● **What the task asks**:
Needed from the data below: all lines that contain the word "iHSync".
=== Data for review ===
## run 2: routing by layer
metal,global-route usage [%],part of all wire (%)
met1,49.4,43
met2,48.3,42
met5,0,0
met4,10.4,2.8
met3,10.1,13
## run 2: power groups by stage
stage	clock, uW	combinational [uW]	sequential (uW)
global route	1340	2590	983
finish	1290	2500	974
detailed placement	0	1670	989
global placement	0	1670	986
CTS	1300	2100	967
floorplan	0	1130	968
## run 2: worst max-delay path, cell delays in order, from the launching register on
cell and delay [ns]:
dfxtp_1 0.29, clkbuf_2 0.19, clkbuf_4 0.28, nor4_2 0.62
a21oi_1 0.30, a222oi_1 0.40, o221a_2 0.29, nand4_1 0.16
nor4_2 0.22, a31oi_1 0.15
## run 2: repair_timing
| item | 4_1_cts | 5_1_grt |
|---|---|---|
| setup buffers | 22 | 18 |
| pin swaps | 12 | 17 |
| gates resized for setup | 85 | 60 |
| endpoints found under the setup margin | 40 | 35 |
**config.mk**
```make
export PLATFORM = sky130hd
export DESIGN_NAME = vga_sync_receiver
export DESIGN_NICKNAME = d
export VERILOG_FILES = /design/src/rtl/vga_pkg.sv /design/src/rtl/vga_edge_detect.sv /design/src/rtl/vga_sync_receiver.sv
export SDC_FILE = /design/constraint.sdc
export NUM_CORES = 1
export LEC_CHECK = 0
export ABC_AREA = 1
export ABC_CLOCK_PERIOD_IN_PS = 2300
export CAP_MARGIN = 20
export CORE_MARGIN = 5
export CORE_UTILIZATION = 56
export DETAILED_ROUTE_END_ITERATION = 7
export PLACE_DENSITY = 0.88
export SETUP_SLACK_MARGIN = 0.5
export SYNTH_ARGS = -nofsm -noshare
export SYNTH_HDL_FRONTEND = slang
export SYNTH_HIERARCHICAL = 1
export SYNTH_SLANG_ARGS = --single-unit
```
**constraint.sdc**
```tcl
create_clock -name Clock -period 2.3 [get_ports Clock]
set_input_delay 0.46 -clock Clock [delete_from_list [all_inputs] [get_ports Clock]]
set_output_delay 0.46 -clock Clock [all_outputs]
set_load 0.005 [all_outputs]
```
**src/rtl/vga_pkg.sv**
```systemverilog
// Shared VGA timing definitions: receiver FSM state encoding and the default
// line timing used by the matching timing generator.
package vga_pkg;

    typedef enum logic [1:0] {
        STATE_HUNT,
        STATE_MEASURE,
        STATE_TRACK
    } syncStateT;

    localparam int HSyncPulse = 96;
    localparam int BackPorch  = 48;
    localparam int FrontPorch = 16;

endpackage

```
**src/rtl/vga_edge_detect.sv**
```systemverilog
// One-bit input register with rise/fall pulses derived from two successive
// registered samples; the reset value sets the idle level of the line.
module vga_edge_detect #(
    parameter logic ResetValue = 1'b0
) (
    input  logic Clock,
    input  logic Reset,
    input  logic iSignal,
    output logic oSample,
    output logic oRise,
    output logic oFall
);

    logic rPrev;

    // NOTE: non-blocking assignments so rPrev captures the old oSample, not the new one.
    always_ff @(posedge Clock or negedge Reset) begin
        if (!Reset) begin
            oSample <= ResetValue;
            rPrev   <= ResetValue;
        end else begin
            oSample <= iSignal;
            rPrev   <= oSample;
        end
    end

    assign oRise = oSample & ~rPrev;
    assign oFall = ~oSample & rPrev;

endmodule

```
**src/rtl/vga_sync_receiver.sv**
```systemverilog
// VGA sync receiver: recovers pixel column/row, measures the sync-edge period
// and tracks line-timing lock from HSync/VSync/Display on the same clock.
module vga_sync_receiver
    import vga_pkg::*;
#(
    parameter int          XWidth    = 8,
    parameter int          YWidth    = 8,
    parameter int          X_length  = 256,
    parameter int          Y_length  = 256,
    parameter int          LockLines = 4,
    parameter logic [15:0] MaxPeriod = 16'd2047
) (
    input  logic              Clock,
    input  logic              Reset,
    input  logic              iHSync,
    input  logic              iVSync,
    input  logic              iDisplay,
    output logic [XWidth-1:0] oCol,
    output logic [YWidth-1:0] oRow,
    output logic              oPixelValid,
    output logic              oFrameStart,
    output logic              oLocked,
    output logic [15:0]       oLinePeriod,
    output logic              oError
);

    localparam int                    MatchWidth = $clog2(LockLines + 1);
    localparam logic [MatchWidth-1:0] MatchFull  = MatchWidth'(LockLines);
    localparam logic [MatchWidth-1:0] MatchLast  = MatchWidth'(LockLines - 1);
    localparam logic [MatchWidth-1:0] MatchStep  = MatchWidth'(1);
    localparam logic [XWidth-1:0]     ColMax     = XWidth'(X_length - 1);
    localparam logic [XWidth-1:0]     ColStep    = XWidth'(1);
    localparam logic [YWidth-1:0]     RowMax     = YWidth'(Y_length - 1);
    localparam logic [YWidth-1:0]     RowStep    = YWidth'(1);

    logic hsSample, hsRise, hsFall;
    logic vsSample, vsRise, vsFall;
    logic dispSample, dispRise, dispFall;
    logic unusedSignals;

    vga_edge_detect #(.ResetValue(1'b1)) uHsEdge (
        .Clock(Clock), .Reset(Reset), .iSignal(iHSync),
        .oSample(hsSample), .oRise(hsRise), .oFall(hsFall)
    );

    vga_edge_detect #(.ResetValue(1'b1)) uVsEdge (
        .Clock(Clock), .Reset(Reset), .iSignal(iVSync),
        .oSample(vsSample), .oRise(vsRise), .oFall(vsFall)
    );

    vga_edge_detect #(.ResetValue(1'b0)) uDispEdge (
        .Clock(Clock), .Reset(Reset), .iSignal(iDisplay),
        .oSample(dispSample), .oRise(dispRise), .oFall(dispFall)
    );

    assign unusedSignals = ^{hsSample, hsRise, vsSample, vsRise};

    syncStateT             rState, stateNext;
    logic [15:0]           rPeriod, periodNext;
    logic [MatchWidth-1:0] rMatch, matchNext;
    logic                  lockNext;
    logic                  syncEdge, timeout, syncError;
    logic                  rColOvf, rRowOvf, colOverflow, rowOverflow;

    // Simultaneous HSync and VSync falls collapse into a single sync edge.
    assign syncEdge = hsFall | vsFall;
    assign timeout  = !syncEdge && (rPeriod == MaxPeriod);

    // NOTE: every output of this block gets a default first, so no latch is inferred.
    always_comb begin
        stateNext  = rState;
        periodNext = oLinePeriod;
        matchNext  = rMatch;
        lockNext   = oLocked;
        syncError  = 1'b0;
        if (timeout) begin
            stateNext = STATE_HUNT;
            lockNext  = 1'b0;
            syncError = oLocked;
        end else if (syncEdge) begin
            unique case (rState)
                STATE_HUNT: stateNext = STATE_MEASURE;
                STATE_MEASURE: begin
                    periodNext = rPeriod;
                    matchNext  = '0;
                    stateNext  = STATE_TRACK;
                end
                STATE_TRACK: begin
                    if (rPeriod == oLinePeriod) begin
                        if (rMatch != MatchFull) matchNext = rMatch + MatchStep;
                        if (rMatch == MatchLast || rMatch == MatchFull) lockNext = 1'b1;
                    end else begin
                        periodNext = rPeriod;
                        matchNext  = '0;
                        lockNext   = 1'b0;
                        syncError  = oLocked;
                    end
                end
                default: stateNext = STATE_HUNT;
            endcase
        end
    end

    always_ff @(posedge Clock or negedge Reset) begin
        if (!Reset) begin
            rState      <= STATE_HUNT;
            rPeriod     <= '0;
            rMatch      <= '0;
            oLinePeriod <= '0;
            oLocked     <= 1'b0;
        end else begin
            rState      <= stateNext;
            rMatch      <= matchNext;
            oLinePeriod <= periodNext;
            oLocked     <= lockNext;
            if (syncEdge) begin
                rPeriod <= 16'd1;
            end else if (rPeriod != 16'hFFFF) begin
                rPeriod <= rPeriod + 16'd1;
            end
        end
    end

    // Overflow flags limit each coordinate fault to a single error pulse.
    assign colOverflow = dispSample && !dispRise && (oCol == ColMax) && !rColOvf;
    assign rowOverflow = dispFall && !vsFall && (oRow == RowMax) && !rRowOvf;

    always_ff @(posedge Clock or negedge Reset) begin
        if (!Reset) begin
            oCol        <= '0;
            oRow        <= '0;
            oPixelValid <= 1'b0;
            oFrameStart <= 1'b0;
            oError      <= 1'b0;
            rColOvf     <= 1'b0;
            rRowOvf     <= 1'b0;
        end else begin
            oPixelValid <= dispSample;
            oFrameStart <= vsFall;
            oError      <= syncError | colOverflow | rowOverflow;

            if (dispRise) begin
                oCol    <= '0;
                rColOvf <= 1'b0;
            end else if (dispSample) begin
                if (oCol != ColMax) oCol <= oCol + ColStep;
                else                rColOvf <= 1'b1;
            end

            if (vsFall) begin
                oRow    <= '0;
                rRowOvf <= 1'b0;
            end else if (dispFall) begin
                if (oRow != RowMax) oRow <= oRow + RowStep;
                else                rRowOvf <= 1'b1;
            end
        end
    end

endmodule

```
==> flow_metrics.env <==
export IMPL_status="completed"
export IMPL_routed_via_count=3180
export IMPL_drtPass1Iterations=6
export IMPL_hp_class="input pin to async pin"
export IMPL_root_buffer="clkbuf_8"
export IMPL_period_needed_ns=1.77
export IMPL_antenna_found_initial=0
export IMPL_wirelength_met1_mm=3.34
export IMPL_drt_iter0_drc=249
export IMPL_p_sw_share_pct=32.9
export IMPL_syn_avg_cell_area_um2=7.63
export IMPL_vias_per_cell=5.43
export IMPL_synth_fp_nets=466
export IMPL_place_area_um2=3920
export IMPL_clkTransAtPathRegs_ns=0.07
export IMPL_grt_overflow=0
export IMPL_num_nets_final=519
export IMPL_wl_met3_um=471
export IMPL_skew_ns=0.0101
export IMPL_die_x_um=88.6
export IMPL_drc=0
export IMPL_rows=28
export IMPL_die_h_um=88.6
export IMPL_timing_fmax_mhz=566
export IMPL_syn_inst=453
export IMPL_dp_hpwl_mm=5.26
export IMPL_dp_slack_ns=0.338
export IMPL_antenna_cells=0
export IMPL_grt_pass1_vias=2970
export IMPL_clockBufferDepth=2
export IMPL_drive_gt1_share_pct=14.5
export IMPL_syn_to_final_growth_pct=22.8
export IMPL_critPathMaxFanout=5
export IMPL_seq_power_share_pct=44.2
export IMPL_layout_setup_ws_ns=0.532
export IMPL_io_pins=41
export IMPL_cap_violations=0
export IMPL_end_kind="output port"
export IMPL_start_kind="flop"
export IMPL_switchingPower_mw=1.04
export IMPL_wl_met2_mm=3.94
export IMPL_finalHoldViolCount=0
export IMPL_drv_slew=0
export IMPL_cts_tree="yes"
export IMPL_pwr_share_clk_pct=29.7
export IMPL_synth_warnings=6
export IMPL_ant_nets=0
export IMPL_powerDensity_nw_per_um2=743
export IMPL_crit_chain="clkdlybuf4s50_1"
export IMPL_htreeDepth=3
export IMPL_start_util_pct=58.1
export IMPL_core_um2=5960
export IMPL_grt_start_max_net_pins=66
export IMPL_rsz0062_at_grt="true"
export IMPL_syn_area_um2=3460
export IMPL_period_share_pct=76.9
export IMPL_fin_hold_ws_ns=0.125
export IMPL_slew_headroom_pct=74.0
export IMPL_comb_power_share_pct=26.0
export IMPL_grt_pass1_wl_mm=12.9
export IMPL_wl_mm=7.95
export IMPL_tightest_slew_ns=0.387
export IMPL_fin_area_um2=4250
export IMPL_crit_slowest_cell="clkdlybuf4s50_1"
export IMPL_critical_path_max_stage_delay_ns=0.54
export IMPL_crit_arrival_ns=1.31
export IMPL_path_buf_inv=1
export IMPL_p_int_mw=2.12
export IMPL_numClockSinks=65
export IMPL_port_buffers=40
export IMPL_crit_type="flop to output port"
export IMPL_tns_ns=0
export IMPL_wl_per_cell_um=13.6
export IMPL_track_usage_pct=21.0
export IMPL_clk_latency_ns=0.35
export IMPL_cts_buffers=9
export IMPL_ir_drop_mv=0.450
export IMPL_p_leak_nw=1.92
export IMPL_worstPathRequired_ns=1.84
export IMPL_dr_max_layer_used="met4"
export IMPL_die_area_um2=7850
export IMPL_crit_family="buffers and inverters"
export IMPL_routabilityCongestion=0.878
export IMPL_setup_viol_count_final=0
-- registers in the layout (all words and copies together), names as in the netlist --
name / flops
oLocked: 1
rPeriod: 16
rState: 2
oPixelValid: 1
uVsEdge/rPrev: 1
rColOvf: 1
uDispEdge/rPrev: 1
rMatch: 3
uVsEdge/oSample: 1
oRow: 8
uHsEdge/oSample: 1
oCol: 8
oError: 1
uDispEdge/oSample: 1
uHsEdge/rPrev: 1
oLinePeriod: 16
oFrameStart: 1
rRowOvf: 1
-- cell type report --
class	instances	area [µm²]
clock inverter	2	10.0
tap	75	93.8
clock buffer	14	183
sequential	65	1640
inverter	70	264
fill	447	1710
multi-input combinational	311	1570
timing repair inverter	1	7.51
timing repair buffer	48	472
-- placed cells by master (no fill, tap or decap), types with 2 or more instances in the layout --
cell and n:
dfrtp_1 53, clkdlybuf4s50_1 39, nor2_4 3, dfstp_2 4, o21ai_0 38, inv_2 10
a31oi_1 5, buf_4 6, nand2_2 5, nand2_1 133, nor2_2 4, nand4_1 11
a21oi_1 8, dfrtp_2 8, clkbuf_8 13, nor2_1 30, ha_1 6, o21ai_1 5
nand3_1 26, ha_2 2, inv_1 58, xor2_1 7, or2_2 6, clkinv_2 3
nor3_1 12
-- timing repair --
| action | 4_1_cts | 5_1_grt |
|---|---|---|
| pin swaps | 0 | 3 |
| hold buffers | 0 | 0 |
| cloned | 0 | 2 |
| setup buffers | 0 | 5 |
| resized for setup | 6 | 21 |
| setup endpoints to repair | 36 | 49 |
-- final timing paths --
| path | start | end | slack [ns] | cells after the start |
|---|---|---|---|---|
| max in group asynchronous | Reset | uHsEdge/oSample$_DFF_PN1_ | 1.86 | 2 |
| max | oCol[5]$_DFFE_PN0P_ | oCol[5] | 0.53 | 1 |
| min reg2reg | uHsEdge/oSample$_DFF_PN1_ | uHsEdge/rPrev$_DFF_PN1_ | 0.37 | 0 |
| max reg2reg | rPeriod[12]$_DFFE_PN0P_ | oLinePeriod[11]$_DFFE_PN0P_ | 0.58 | 9 |
| min | Reset | oLinePeriod[6]$_DFFE_PN0P_ | 0.12 | 2 |
| min in group Clock | uHsEdge/oSample$_DFF_PN1_ | uHsEdge/rPrev$_DFF_PN1_ | 0.37 | 0 |
-- metrics by stage --
step	instances	total power [mW]	utilization (%)
global placement	563	2.12	65.8
finish	586	3.15	71.3
CTS	579	3.10	69.3
floorplan	453	1.88	-
detailed placement	563	2.16	65.8
global route	586	3.34	71.3
-- power groups by stage --
| stage | clock, mW | combinational, mW | sequential [mW] |
|---|---|---|---|
| 2_1_floorplan | 0 | 0.496 | 1.39 |
| 3_3_place_gp | 0 | 0.721 | 1.40 |
| 3_5_place_dp | 0 | 0.749 | 1.41 |
| 4_1_cts | 0.947 | 0.761 | 1.39 |
| 5_1_grt | 1.00 | 0.923 | 1.42 |
| 6_report | 0.938 | 0.821 | 1.40 |
-- per-layer routing --
| metal | global-route usage [%] | vias up |
|---|---|---|
| li1 | - | 1554 |
| met1 | 25.8 | 1486 |
| met2 | 35.9 | 120 |
| met3 | 4.38 | 20 |
| met4 | 9.20 | 0 |
| met5 | 0 | - |
Power figures use the tool's default switching activity.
===
● **Solution to this exercise**:
    input  logic              iHSync,
        .Clock(Clock), .Reset(Reset), .iSignal(iHSync),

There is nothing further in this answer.